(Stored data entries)
This design comes from an exercise in tuning for small area and few clock cycles on the open sky130 flow, not from production work.
In this exercise RTL edits were held to simulation tests only and were not proved equivalent to the original.

==> inputs of job 3142 <==
==> flow/design.v <==
`timescale 1ns / 1ps
module framed_gamepad_report_mapper (
	input  logic               clk,
	input  logic               arst_n,
	input  logic               in_valid,
	output logic               in_stall,
	input  logic [7:0]         rx_byte,
	output logic               out_valid,
	input  logic               out_stall,
	output logic signed [15:0] stick_lx,
	output logic signed [15:0] stick_ly,
	output logic signed [15:0] stick_rx,
	output logic signed [15:0] stick_ry,
	output logic [7:0]         left_trigger,
	output logic [7:0]         right_trigger,
	output logic [15:0]        button_bits,
	output logic [3:0]         hat_dir,
	output logic [47:0]        gyro_xyz,
	output logic [47:0]        accel_xyz,
	output logic [1:0]         format_used,
	input  logic               cfg_valid,
	output logic               cfg_ready,
	input  logic [2:0]         cfg_index,
	input  logic [7:0]         cfg_data
);
	localparam logic [1:0] PH_START   = 2'd0;
	localparam logic [1:0] PH_LEN     = 2'd1;
	localparam logic [1:0] PH_PAYLOAD = 2'd2;
	localparam logic [1:0] PH_CHECK   = 2'd3;
	function automatic logic [14:0] dz_k(input logic [6:0] d);
		case (d)
			7'd0: dz_k = 15'd32767;
			7'd1: dz_k = 15'd32441;
			7'd2: dz_k = 15'd32113;
			7'd3: dz_k = 15'd31785;
			7'd4: dz_k = 15'd31458;
			7'd5: dz_k = 15'd31130;
			7'd6: dz_k = 15'd30802;
			7'd7: dz_k = 15'd30475;
			7'd8: dz_k = 15'd30147;
			7'd9: dz_k = 15'd29819;
			7'd10: dz_k = 15'd29492;
			7'd11: dz_k = 15'd29164;
			7'd12: dz_k = 15'd28836;
			7'd13: dz_k = 15'd28509;
			7'd14: dz_k = 15'd28181;
			7'd15: dz_k = 15'd27853;
			7'd16: dz_k = 15'd27526;
			7'd17: dz_k = 15'd27198;
			7'd18: dz_k = 15'd26870;
			7'd19: dz_k = 15'd26543;
			7'd20: dz_k = 15'd26215;
			7'd21: dz_k = 15'd25887;
			7'd22: dz_k = 15'd25560;
			7'd23: dz_k = 15'd25232;
			7'd24: dz_k = 15'd24904;
			7'd25: dz_k = 15'd24577;
			7'd26: dz_k = 15'd24249;
			7'd27: dz_k = 15'd23921;
			7'd28: dz_k = 15'd23594;
			7'd29: dz_k = 15'd23266;
			7'd30: dz_k = 15'd22938;
			7'd31: dz_k = 15'd22611;
			7'd32: dz_k = 15'd22283;
			7'd33: dz_k = 15'd21955;
			7'd34: dz_k = 15'd21628;
			7'd35: dz_k = 15'd21300;
			7'd36: dz_k = 15'd20972;
			7'd37: dz_k = 15'd20645;
			7'd38: dz_k = 15'd20317;
			7'd39: dz_k = 15'd19989;
			7'd40: dz_k = 15'd19662;
			7'd41: dz_k = 15'd19334;
			7'd42: dz_k = 15'd19006;
			7'd43: dz_k = 15'd18679;
			7'd44: dz_k = 15'd18351;
			7'd45: dz_k = 15'd18023;
			7'd46: dz_k = 15'd17696;
			7'd47: dz_k = 15'd17368;
			7'd48: dz_k = 15'd17040;
			7'd49: dz_k = 15'd16713;
			7'd50: dz_k = 15'd16385;
			7'd51: dz_k = 15'd16057;
			7'd52: dz_k = 15'd15730;
			7'd53: dz_k = 15'd15402;
			7'd54: dz_k = 15'd15074;
			7'd55: dz_k = 15'd14747;
			7'd56: dz_k = 15'd14419;
			7'd57: dz_k = 15'd14091;
			7'd58: dz_k = 15'd13764;
			7'd59: dz_k = 15'd13436;
			7'd60: dz_k = 15'd13108;
			7'd61: dz_k = 15'd12781;
			7'd62: dz_k = 15'd12453;
			7'd63: dz_k = 15'd12125;
			7'd64: dz_k = 15'd11798;
			7'd65: dz_k = 15'd11470;
			7'd66: dz_k = 15'd11142;
			7'd67: dz_k = 15'd10815;
			7'd68: dz_k = 15'd10487;
			7'd69: dz_k = 15'd10159;
			7'd70: dz_k = 15'd9832;
			7'd71: dz_k = 15'd9504;
			7'd72: dz_k = 15'd9176;
			7'd73: dz_k = 15'd8849;
			7'd74: dz_k = 15'd8521;
			7'd75: dz_k = 15'd8193;
			7'd76: dz_k = 15'd7866;
			7'd77: dz_k = 15'd7538;
			7'd78: dz_k = 15'd7210;
			7'd79: dz_k = 15'd6883;
			7'd80: dz_k = 15'd6555;
			7'd81: dz_k = 15'd6227;
			7'd82: dz_k = 15'd5900;
			7'd83: dz_k = 15'd5572;
			7'd84: dz_k = 15'd5244;
			7'd85: dz_k = 15'd4917;
			7'd86: dz_k = 15'd4589;
			7'd87: dz_k = 15'd4261;
			7'd88: dz_k = 15'd3934;
			7'd89: dz_k = 15'd3606;
			7'd90: dz_k = 15'd3278;
			7'd91: dz_k = 15'd2951;
			7'd92: dz_k = 15'd2623;
			7'd93: dz_k = 15'd2295;
			7'd94: dz_k = 15'd1968;
			7'd95: dz_k = 15'd1640;
			7'd96: dz_k = 15'd1312;
			7'd97: dz_k = 15'd985;
			7'd98: dz_k = 15'd657;
			7'd99: dz_k = 15'd329;
			7'd100: dz_k = 15'd1;
			default: dz_k = 15'd0;
		endcase
	endfunction
	function automatic logic [15:0] shape(input logic [15:0] v, input logic [14:0] k,
			input logic all, input logic flip, input logic pack);
		logic [14:0] x;
		logic [15:0] s;
		logic        inz;
		logic [15:0] w;
		logic [7:0]  h, l, up, lo;
		logic        nz, cin;
		x   = v[14:0] ^ {15{v[15]}};
		s   = {1'b0, x} + {1'b0, k} + 16'(v[15]);
		inz = all | ~s[15];
		w   = inz ? 16'h0000 : v;
		h   = w[15:8];
		l   = w[7:0];
		nz  = |l;
		if (pack)
			cin = flip ^ (w[15] & nz);
		else
			cin = flip & ~nz;
		up = (h ^ {8{flip}}) + 8'(cin);
		lo = (l ^ {8{flip}}) + 8'(flip);
		shape = pack ? {8'h00, ~up[7], up[6:0]} : {up, lo};
	endfunction
	logic [1:0]   ph_q;
	logic [4:0]   cnt_q;
	logic         is24_q;
	logic [7:0]   sum_q;
	logic [191:0] sr_q;
	logic         ov_q;
	logic [14:0]  k_l_q, k_r_q;
	logic         all_l_q, all_r_q;
	logic         flip_lx_q, flip_ly_q, flip_rx_q, flip_ry_q;
	logic [1:0]   mode_q;
	logic held, pay, acc, shift, good;
	logic [14:0] k_new;
	logic        all_new;
	assign cfg_ready = 1'b1;
	assign held     = ov_q & out_stall;
	assign pay      = (ph_q == PH_PAYLOAD);
	assign in_stall = held & pay & is24_q;
	assign acc      = in_valid & ~in_stall;
	assign shift    = in_valid & pay & ~held;
	assign good     = acc & (ph_q == PH_CHECK) & is24_q & (sum_q == rx_byte);
	always_ff @(posedge clk or negedge arst_n) begin
		if (!arst_n) begin
			ph_q <= PH_START;
			ov_q <= 1'b0;
		end else begin
			ov_q <= good | held;
			if (acc) begin
				case (ph_q)
					PH_START:   if (rx_byte == 8'hAA) ph_q <= PH_LEN;
					PH_LEN:     ph_q <= (rx_byte >= 8'd1 && rx_byte <= 8'd32) ? PH_PAYLOAD : PH_START;
					PH_PAYLOAD: if (cnt_q == 5'd0) ph_q <= PH_CHECK;
					default:    ph_q <= PH_START;
				endcase
			end
		end
	end
	always_ff @(posedge clk) begin
		if (acc) begin
			if (ph_q == PH_LEN) begin
				cnt_q  <= rx_byte[4:0] - 5'd1;
				is24_q <= (rx_byte == 8'd24);
				sum_q  <= 8'h00;
			end else begin
				cnt_q <= cnt_q - 5'd1;
				sum_q <= sum_q + rx_byte;
			end
		end
		if (shift)
			sr_q <= {rx_byte, sr_q[191:8]};
	end
	assign k_new   = dz_k(cfg_data[6:0]);
	assign all_new = (cfg_data > 8'd100);
	always_ff @(posedge clk or negedge arst_n) begin
		if (!arst_n) begin
			k_l_q     <= 15'd31130;
			k_r_q     <= 15'd31130;
			all_l_q   <= 1'b0;
			all_r_q   <= 1'b0;
			flip_lx_q <= 1'b0;
			flip_ly_q <= 1'b1;
			flip_rx_q <= 1'b0;
			flip_ry_q <= 1'b1;
			mode_q    <= 2'd0;
		end else if (cfg_valid) begin
			case (cfg_index)
				3'd0: begin k_l_q <= k_new; all_l_q <= all_new; end
				3'd1: begin k_r_q <= k_new; all_r_q <= all_new; end
				3'd2: flip_lx_q <= cfg_data[0];
				3'd3: flip_ly_q <= cfg_data[0];
				3'd4: flip_rx_q <= cfg_data[0];
				3'd5: flip_ry_q <= cfg_data[0];
				3'd6: mode_q    <= cfg_data[1:0];
				default: ;
			endcase
		end
	end
	logic pack;
	logic [15:0] btn;
	assign pack = (mode_q == 2'd2);
	assign btn  = sr_q[95:80];
	assign out_valid     = ov_q;
	assign stick_lx      = shape(sr_q[15:0],  k_l_q, all_l_q, flip_lx_q, pack);
	assign stick_ly      = shape(sr_q[31:16], k_l_q, all_l_q, flip_ly_q, pack);
	assign stick_rx      = shape(sr_q[47:32], k_r_q, all_r_q, flip_rx_q, pack);
	assign stick_ry      = shape(sr_q[63:48], k_r_q, all_r_q, flip_ry_q, pack);
	assign left_trigger  = sr_q[71:64];
	assign right_trigger = sr_q[79:72];
	assign button_bits   = btn;
	assign gyro_xyz      = sr_q[143:96];
	assign accel_xyz     = sr_q[191:144];
	assign format_used   = (mode_q == 2'd3) ? 2'd0 : mode_q;
	always_comb begin
		if (btn[4])
			hat_dir = btn[6] ? 4'd7 : (btn[7] ? 4'd1 : 4'd0);
		else if (btn[5])
			hat_dir = btn[6] ? 4'd5 : (btn[7] ? 4'd3 : 4'd2);
		else if (btn[6])
			hat_dir = 4'd6;
		else if (btn[7])
			hat_dir = 4'd4;
		else
			hat_dir = 4'd8;
	end
endmodule
==> flow/run.sh <==
#!/bin/bash
# synth_recipe.tcl (not shown) runs the flow's synth.tcl, then flattens the netlist and writes it again
# the make line also repeats each setting of config.mk as NAME=value (left out here)
make -C /OpenROAD-flow-scripts/flow DESIGN_CONFIG=/design/flow/config.mk WORK_HOME=/design/flow/orfs CLKGATE_MAP_FILE= SYNTH_SCRIPT=/design/flow/synth_recipe.tcl finish
==> flow/config.mk <==
export PLATFORM = sky130hd
export DESIGN_NAME = framed_gamepad_report_mapper
export DESIGN_NICKNAME = framed_gamepad_report_mapper
export VERILOG_FILES = /design/flow/design.v
export SDC_FILE = /design/flow/constraint.sdc
export NUM_CORES = 4
export LEC_CHECK = 0
export CAP_MARGIN = 20
export CORE_MARGIN = 2
export CORE_UTILIZATION = 40
export SLEW_MARGIN = 20
==> flow/constraint.sdc <==
create_clock -name core_clock -period 13.0 [get_ports {clk}]
set_input_delay 2.6000 -clock core_clock [delete_from_list [all_inputs] [get_ports {clk}]]
set_output_delay 2.6000 -clock core_clock [all_outputs]
set_load 0.01 [all_outputs]
==> job 9174 (differences from job 3142) <==
==> flow/flow/run.sh (new file) <==
#!/bin/bash
# Own flow: the standard layout (standard.sh), with the synthesis script swapped for
# flow/my_synth.tcl (same registers, area-oriented mapping of the combinational logic).
set -euo pipefail
W=$(pwd)
sed "s|SYNTH_SCRIPT=[^ ]*|SYNTH_SCRIPT=$W/flow/my_synth.tcl|" standard.sh > my_standard.sh
grep -q "SYNTH_SCRIPT=$W/flow/my_synth.tcl" my_standard.sh
bash my_standard.sh synth > synth.log 2>&1
bash my_standard.sh > layout.log 2>&1
==> flow/flow/area.abc (new file) <==
strash
&get -n
&deepsyn -T 120
&put
&get -n
&dch -f
&nf -R 1000
&put
topo
stime -c
==> flow/flow/my_synth.tcl (new file) <==
# The standard synthesis (synth_recipe.tcl) with two changes that touch only the combinational
# logic: Yosys's full-adder extraction is skipped, and ABC maps with an area-oriented script
# (flow/area.abc). Registers are mapped exactly as in the standard synthesis.
set my_abc_script [file join [file dirname [file normalize [info script]]] area.abc]
proc synth {args} { yosys synth -nofsm -noshare {*}$args }
proc extract_fa {args} { puts "extract_fa skipped" }
proc abc {args} {
  set i [lsearch $args -script]
  if { $i >= 0 } { set args [lreplace $args [expr {$i+1}] [expr {$i+1}] $::my_abc_script] }
  yosys abc {*}$args
}
source $::env(SCRIPTS_DIR)/synth.tcl
# left out here: clear keep_hierarchy, flatten, clean up, hide names made inside functions, write 1_2_yosys.v
==> flow/standard.sh (new file) <==
#!/bin/bash
# synth_recipe.tcl (not shown) runs the flow's synth.tcl, then flattens the netlist and writes it again
# the make line also repeats each setting of config.mk as NAME=value (left out here)
make -C /OpenROAD-flow-scripts/flow DESIGN_CONFIG=/design/flow/config.mk WORK_HOME=/design/flow/orfs CLKGATE_MAP_FILE= SYNTH_SCRIPT=/design/flow/synth_recipe.tcl "${@:-finish}"
removed: flow/run.sh
==> flow_metrics.py <==
metrics = {
    "sta": {
        "skew_ns": 0.0103,
    },
    "die": {
        "fp-row-count": 66,
    },
    "cells_and_area": {
        "seq_area_frac": 0.455,
    },
    "run_status": {
        "outcome": "no timing/DRC/antenna violations",
    },
}
Source of the figures above: job 9174

==> flow_metrics.py <==
metrics = {
    "sta": {
        "slew_violations": 0,
        "skew_ns": 0.00827,
    },
    "die": {
        "tapCellCount": 532,
    },
    "cells_and_area": {
        "seq_area_frac": 0.377,
    },
    "run_status": {
        "outcome": "no timing/DRC/antenna violations",
    },
}
Source of the figures above: job 3142

Testbench counts of job 3142, summed over its fixed seeds: cycles 41,880.
Testbench counts of job 9174, summed over its fixed seeds: cycles 41,880.

[port drivers added, routing unchanged]
In the flow no input, the clock included, has a driving cell. The finished layouts below were timed again as built, in two steps.
Step 1 assumes that a clkbuf_16 drives the clock port and a buf_2 every other input.
Step 2 adds t to the input delays and takes it off the output delays; t is the mean of the earliest and latest rising clock arrival at the registers after step 1. Input paths then give back, and output paths get back, about the clock's delay inside the block.
a / b / c = ideal / step 1 / step 2; a / b = the first two.
run | t, ns | setup WS [ns] | clock arrival spread, ns
job 3142 | 0.603 | 4.542 / 4.494 / 5.096 | 0.010 / 0.011
job 9174 | 0.581 | 5.008 / 4.961 / 5.543 | 0.013 / 0.013
After both steps every run listed still meets setup and hold.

**Exercise objective**
Among the lines above, which ones hold the string "counts"? Show them.

**Expected answer**
Testbench counts of job 3142, summed over its fixed seeds: cycles 41,880.
Testbench counts of job 9174, summed over its fixed seeds: cycles 41,880.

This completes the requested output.